## Aim of the exercise:
All records after this line are to be returned verbatim.

## Material shown:
━━━━━━━━━━━━━━━━

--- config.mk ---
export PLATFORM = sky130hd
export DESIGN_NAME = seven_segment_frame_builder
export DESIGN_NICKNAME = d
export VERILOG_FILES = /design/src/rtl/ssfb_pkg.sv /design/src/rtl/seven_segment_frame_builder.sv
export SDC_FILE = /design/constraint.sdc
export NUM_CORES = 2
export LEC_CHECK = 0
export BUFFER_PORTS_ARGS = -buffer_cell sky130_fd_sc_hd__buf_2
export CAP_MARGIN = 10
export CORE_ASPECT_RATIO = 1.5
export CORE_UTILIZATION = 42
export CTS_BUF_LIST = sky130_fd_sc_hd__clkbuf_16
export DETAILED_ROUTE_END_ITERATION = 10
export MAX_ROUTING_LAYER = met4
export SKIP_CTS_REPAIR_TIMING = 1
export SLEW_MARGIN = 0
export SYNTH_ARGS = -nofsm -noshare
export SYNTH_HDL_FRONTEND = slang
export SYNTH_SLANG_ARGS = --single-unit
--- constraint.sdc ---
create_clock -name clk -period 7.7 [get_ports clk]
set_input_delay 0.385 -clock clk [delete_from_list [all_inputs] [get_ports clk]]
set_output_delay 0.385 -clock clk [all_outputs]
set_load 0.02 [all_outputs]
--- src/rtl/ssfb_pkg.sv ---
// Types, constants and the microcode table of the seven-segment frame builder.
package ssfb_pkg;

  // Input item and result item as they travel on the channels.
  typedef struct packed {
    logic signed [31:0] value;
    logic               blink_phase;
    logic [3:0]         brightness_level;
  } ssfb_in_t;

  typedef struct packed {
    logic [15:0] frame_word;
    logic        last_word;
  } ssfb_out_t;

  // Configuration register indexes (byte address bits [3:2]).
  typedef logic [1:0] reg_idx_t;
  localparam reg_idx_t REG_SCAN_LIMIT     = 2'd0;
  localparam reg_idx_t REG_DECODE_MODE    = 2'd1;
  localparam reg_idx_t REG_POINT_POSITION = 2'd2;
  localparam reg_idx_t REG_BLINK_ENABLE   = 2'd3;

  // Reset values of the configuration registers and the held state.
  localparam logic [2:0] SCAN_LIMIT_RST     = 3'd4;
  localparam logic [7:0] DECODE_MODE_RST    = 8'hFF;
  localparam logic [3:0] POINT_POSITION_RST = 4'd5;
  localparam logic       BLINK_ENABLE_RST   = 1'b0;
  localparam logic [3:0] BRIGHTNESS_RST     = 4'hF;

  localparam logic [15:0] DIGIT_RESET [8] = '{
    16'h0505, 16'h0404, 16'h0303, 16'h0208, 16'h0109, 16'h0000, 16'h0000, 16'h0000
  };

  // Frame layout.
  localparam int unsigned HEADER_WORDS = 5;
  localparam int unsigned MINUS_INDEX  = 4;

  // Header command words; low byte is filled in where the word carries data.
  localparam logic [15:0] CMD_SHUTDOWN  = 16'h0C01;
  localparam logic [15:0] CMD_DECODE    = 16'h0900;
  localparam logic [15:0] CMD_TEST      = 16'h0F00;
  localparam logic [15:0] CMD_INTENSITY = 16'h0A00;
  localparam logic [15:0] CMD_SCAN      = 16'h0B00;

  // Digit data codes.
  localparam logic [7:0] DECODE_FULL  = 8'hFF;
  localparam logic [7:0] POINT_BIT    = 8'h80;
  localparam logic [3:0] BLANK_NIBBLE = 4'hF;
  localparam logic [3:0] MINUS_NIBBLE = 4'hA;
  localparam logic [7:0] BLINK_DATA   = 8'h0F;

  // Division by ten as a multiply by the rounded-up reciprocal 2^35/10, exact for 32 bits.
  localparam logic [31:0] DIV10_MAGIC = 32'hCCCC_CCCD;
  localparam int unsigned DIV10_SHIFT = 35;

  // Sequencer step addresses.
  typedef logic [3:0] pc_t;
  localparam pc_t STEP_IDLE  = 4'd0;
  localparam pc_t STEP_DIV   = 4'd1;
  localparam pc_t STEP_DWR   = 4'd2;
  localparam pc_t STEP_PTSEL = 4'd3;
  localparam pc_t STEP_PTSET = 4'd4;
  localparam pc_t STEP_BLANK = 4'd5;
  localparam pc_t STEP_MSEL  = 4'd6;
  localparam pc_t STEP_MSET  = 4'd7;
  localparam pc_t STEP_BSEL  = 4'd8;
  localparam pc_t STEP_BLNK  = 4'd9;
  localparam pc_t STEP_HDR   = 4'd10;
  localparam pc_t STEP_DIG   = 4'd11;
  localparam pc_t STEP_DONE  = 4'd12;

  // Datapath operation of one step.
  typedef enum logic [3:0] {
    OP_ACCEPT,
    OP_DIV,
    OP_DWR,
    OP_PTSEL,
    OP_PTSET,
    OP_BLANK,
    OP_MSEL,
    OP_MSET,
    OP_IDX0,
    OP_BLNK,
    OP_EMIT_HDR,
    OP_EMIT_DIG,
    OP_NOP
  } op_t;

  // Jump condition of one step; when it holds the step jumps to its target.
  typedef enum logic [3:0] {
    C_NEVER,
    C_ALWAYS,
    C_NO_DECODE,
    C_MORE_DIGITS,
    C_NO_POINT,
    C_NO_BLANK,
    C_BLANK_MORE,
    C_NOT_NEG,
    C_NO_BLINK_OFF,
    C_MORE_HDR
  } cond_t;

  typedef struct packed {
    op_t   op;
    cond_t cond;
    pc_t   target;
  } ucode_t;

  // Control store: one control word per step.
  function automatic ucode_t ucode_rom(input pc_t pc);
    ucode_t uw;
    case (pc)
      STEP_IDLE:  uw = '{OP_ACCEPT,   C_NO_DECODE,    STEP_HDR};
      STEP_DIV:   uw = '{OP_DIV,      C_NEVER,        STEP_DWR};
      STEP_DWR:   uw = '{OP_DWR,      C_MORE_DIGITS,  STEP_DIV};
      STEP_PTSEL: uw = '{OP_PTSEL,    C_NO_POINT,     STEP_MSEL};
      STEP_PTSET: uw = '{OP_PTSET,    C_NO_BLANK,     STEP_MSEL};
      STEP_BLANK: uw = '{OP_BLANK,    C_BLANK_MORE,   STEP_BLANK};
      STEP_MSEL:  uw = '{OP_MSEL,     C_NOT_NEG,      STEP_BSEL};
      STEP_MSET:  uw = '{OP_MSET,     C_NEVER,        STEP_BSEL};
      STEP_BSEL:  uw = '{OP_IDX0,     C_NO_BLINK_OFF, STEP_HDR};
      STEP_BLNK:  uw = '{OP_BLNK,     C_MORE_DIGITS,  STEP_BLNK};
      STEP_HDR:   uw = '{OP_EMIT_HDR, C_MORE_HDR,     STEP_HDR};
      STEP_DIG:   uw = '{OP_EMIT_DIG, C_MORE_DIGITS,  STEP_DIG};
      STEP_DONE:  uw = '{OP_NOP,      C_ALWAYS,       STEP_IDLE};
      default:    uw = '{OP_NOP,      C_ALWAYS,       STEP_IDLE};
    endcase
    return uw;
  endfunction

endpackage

━━━━━━━━━━━━━━━━

## Answer box:
--- config.mk ---
export PLATFORM = sky130hd
export DESIGN_NAME = seven_segment_frame_builder
export DESIGN_NICKNAME = d
export VERILOG_FILES = /design/src/rtl/ssfb_pkg.sv /design/src/rtl/seven_segment_frame_builder.sv
export SDC_FILE = /design/constraint.sdc
export NUM_CORES = 2
export LEC_CHECK = 0
export BUFFER_PORTS_ARGS = -buffer_cell sky130_fd_sc_hd__buf_2
export CAP_MARGIN = 10
export CORE_ASPECT_RATIO = 1.5
export CORE_UTILIZATION = 42
export CTS_BUF_LIST = sky130_fd_sc_hd__clkbuf_16
export DETAILED_ROUTE_END_ITERATION = 10
export MAX_ROUTING_LAYER = met4
export SKIP_CTS_REPAIR_TIMING = 1
export SLEW_MARGIN = 0
export SYNTH_ARGS = -nofsm -noshare
export SYNTH_HDL_FRONTEND = slang
export SYNTH_SLANG_ARGS = --single-unit
--- constraint.sdc ---
create_clock -name clk -period 7.7 [get_ports clk]
set_input_delay 0.385 -clock clk [delete_from_list [all_inputs] [get_ports clk]]
set_output_delay 0.385 -clock clk [all_outputs]
set_load 0.02 [all_outputs]
--- src/rtl/ssfb_pkg.sv ---
// Types, constants and the microcode table of the seven-segment frame builder.
package ssfb_pkg;

  // Input item and result item as they travel on the channels.
  typedef struct packed {
    logic signed [31:0] value;
    logic               blink_phase;
    logic [3:0]         brightness_level;
  } ssfb_in_t;

  typedef struct packed {
    logic [15:0] frame_word;
    logic        last_word;
  } ssfb_out_t;

  // Configuration register indexes (byte address bits [3:2]).
  typedef logic [1:0] reg_idx_t;
  localparam reg_idx_t REG_SCAN_LIMIT     = 2'd0;
  localparam reg_idx_t REG_DECODE_MODE    = 2'd1;
  localparam reg_idx_t REG_POINT_POSITION = 2'd2;
  localparam reg_idx_t REG_BLINK_ENABLE   = 2'd3;

  // Reset values of the configuration registers and the held state.
  localparam logic [2:0] SCAN_LIMIT_RST     = 3'd4;
  localparam logic [7:0] DECODE_MODE_RST    = 8'hFF;
  localparam logic [3:0] POINT_POSITION_RST = 4'd5;
  localparam logic       BLINK_ENABLE_RST   = 1'b0;
  localparam logic [3:0] BRIGHTNESS_RST     = 4'hF;

  localparam logic [15:0] DIGIT_RESET [8] = '{
    16'h0505, 16'h0404, 16'h0303, 16'h0208, 16'h0109, 16'h0000, 16'h0000, 16'h0000
  };

  // Frame layout.
  localparam int unsigned HEADER_WORDS = 5;
  localparam int unsigned MINUS_INDEX  = 4;

  // Header command words; low byte is filled in where the word carries data.
  localparam logic [15:0] CMD_SHUTDOWN  = 16'h0C01;
  localparam logic [15:0] CMD_DECODE    = 16'h0900;
  localparam logic [15:0] CMD_TEST      = 16'h0F00;
  localparam logic [15:0] CMD_INTENSITY = 16'h0A00;
  localparam logic [15:0] CMD_SCAN      = 16'h0B00;

  // Digit data codes.
  localparam logic [7:0] DECODE_FULL  = 8'hFF;
  localparam logic [7:0] POINT_BIT    = 8'h80;
  localparam logic [3:0] BLANK_NIBBLE = 4'hF;
  localparam logic [3:0] MINUS_NIBBLE = 4'hA;
  localparam logic [7:0] BLINK_DATA   = 8'h0F;

  // Division by ten as a multiply by the rounded-up reciprocal 2^35/10, exact for 32 bits.
  localparam logic [31:0] DIV10_MAGIC = 32'hCCCC_CCCD;
  localparam int unsigned DIV10_SHIFT = 35;

  // Sequencer step addresses.
  typedef logic [3:0] pc_t;
  localparam pc_t STEP_IDLE  = 4'd0;
  localparam pc_t STEP_DIV   = 4'd1;
  localparam pc_t STEP_DWR   = 4'd2;
  localparam pc_t STEP_PTSEL = 4'd3;
  localparam pc_t STEP_PTSET = 4'd4;
  localparam pc_t STEP_BLANK = 4'd5;
  localparam pc_t STEP_MSEL  = 4'd6;
  localparam pc_t STEP_MSET  = 4'd7;
  localparam pc_t STEP_BSEL  = 4'd8;
  localparam pc_t STEP_BLNK  = 4'd9;
  localparam pc_t STEP_HDR   = 4'd10;
  localparam pc_t STEP_DIG   = 4'd11;
  localparam pc_t STEP_DONE  = 4'd12;

  // Datapath operation of one step.
  typedef enum logic [3:0] {
    OP_ACCEPT,
    OP_DIV,
    OP_DWR,
    OP_PTSEL,
    OP_PTSET,
    OP_BLANK,
    OP_MSEL,
    OP_MSET,
    OP_IDX0,
    OP_BLNK,
    OP_EMIT_HDR,
    OP_EMIT_DIG,
    OP_NOP
  } op_t;

  // Jump condition of one step; when it holds the step jumps to its target.
  typedef enum logic [3:0] {
    C_NEVER,
    C_ALWAYS,
    C_NO_DECODE,
    C_MORE_DIGITS,
    C_NO_POINT,
    C_NO_BLANK,
    C_BLANK_MORE,
    C_NOT_NEG,
    C_NO_BLINK_OFF,
    C_MORE_HDR
  } cond_t;

  typedef struct packed {
    op_t   op;
    cond_t cond;
    pc_t   target;
  } ucode_t;

  // Control store: one control word per step.
  function automatic ucode_t ucode_rom(input pc_t pc);
    ucode_t uw;
    case (pc)
      STEP_IDLE:  uw = '{OP_ACCEPT,   C_NO_DECODE,    STEP_HDR};
      STEP_DIV:   uw = '{OP_DIV,      C_NEVER,        STEP_DWR};
      STEP_DWR:   uw = '{OP_DWR,      C_MORE_DIGITS,  STEP_DIV};
      STEP_PTSEL: uw = '{OP_PTSEL,    C_NO_POINT,     STEP_MSEL};
      STEP_PTSET: uw = '{OP_PTSET,    C_NO_BLANK,     STEP_MSEL};
      STEP_BLANK: uw = '{OP_BLANK,    C_BLANK_MORE,   STEP_BLANK};
      STEP_MSEL:  uw = '{OP_MSEL,     C_NOT_NEG,      STEP_BSEL};
      STEP_MSET:  uw = '{OP_MSET,     C_NEVER,        STEP_BSEL};
      STEP_BSEL:  uw = '{OP_IDX0,     C_NO_BLINK_OFF, STEP_HDR};
      STEP_BLNK:  uw = '{OP_BLNK,     C_MORE_DIGITS,  STEP_BLNK};
      STEP_HDR:   uw = '{OP_EMIT_HDR, C_MORE_HDR,     STEP_HDR};
      STEP_DIG:   uw = '{OP_EMIT_DIG, C_MORE_DIGITS,  STEP_DIG};
      STEP_DONE:  uw = '{OP_NOP,      C_ALWAYS,       STEP_IDLE};
      default:    uw = '{OP_NOP,      C_ALWAYS,       STEP_IDLE};
    endcase
    return uw;
  endfunction

endpackage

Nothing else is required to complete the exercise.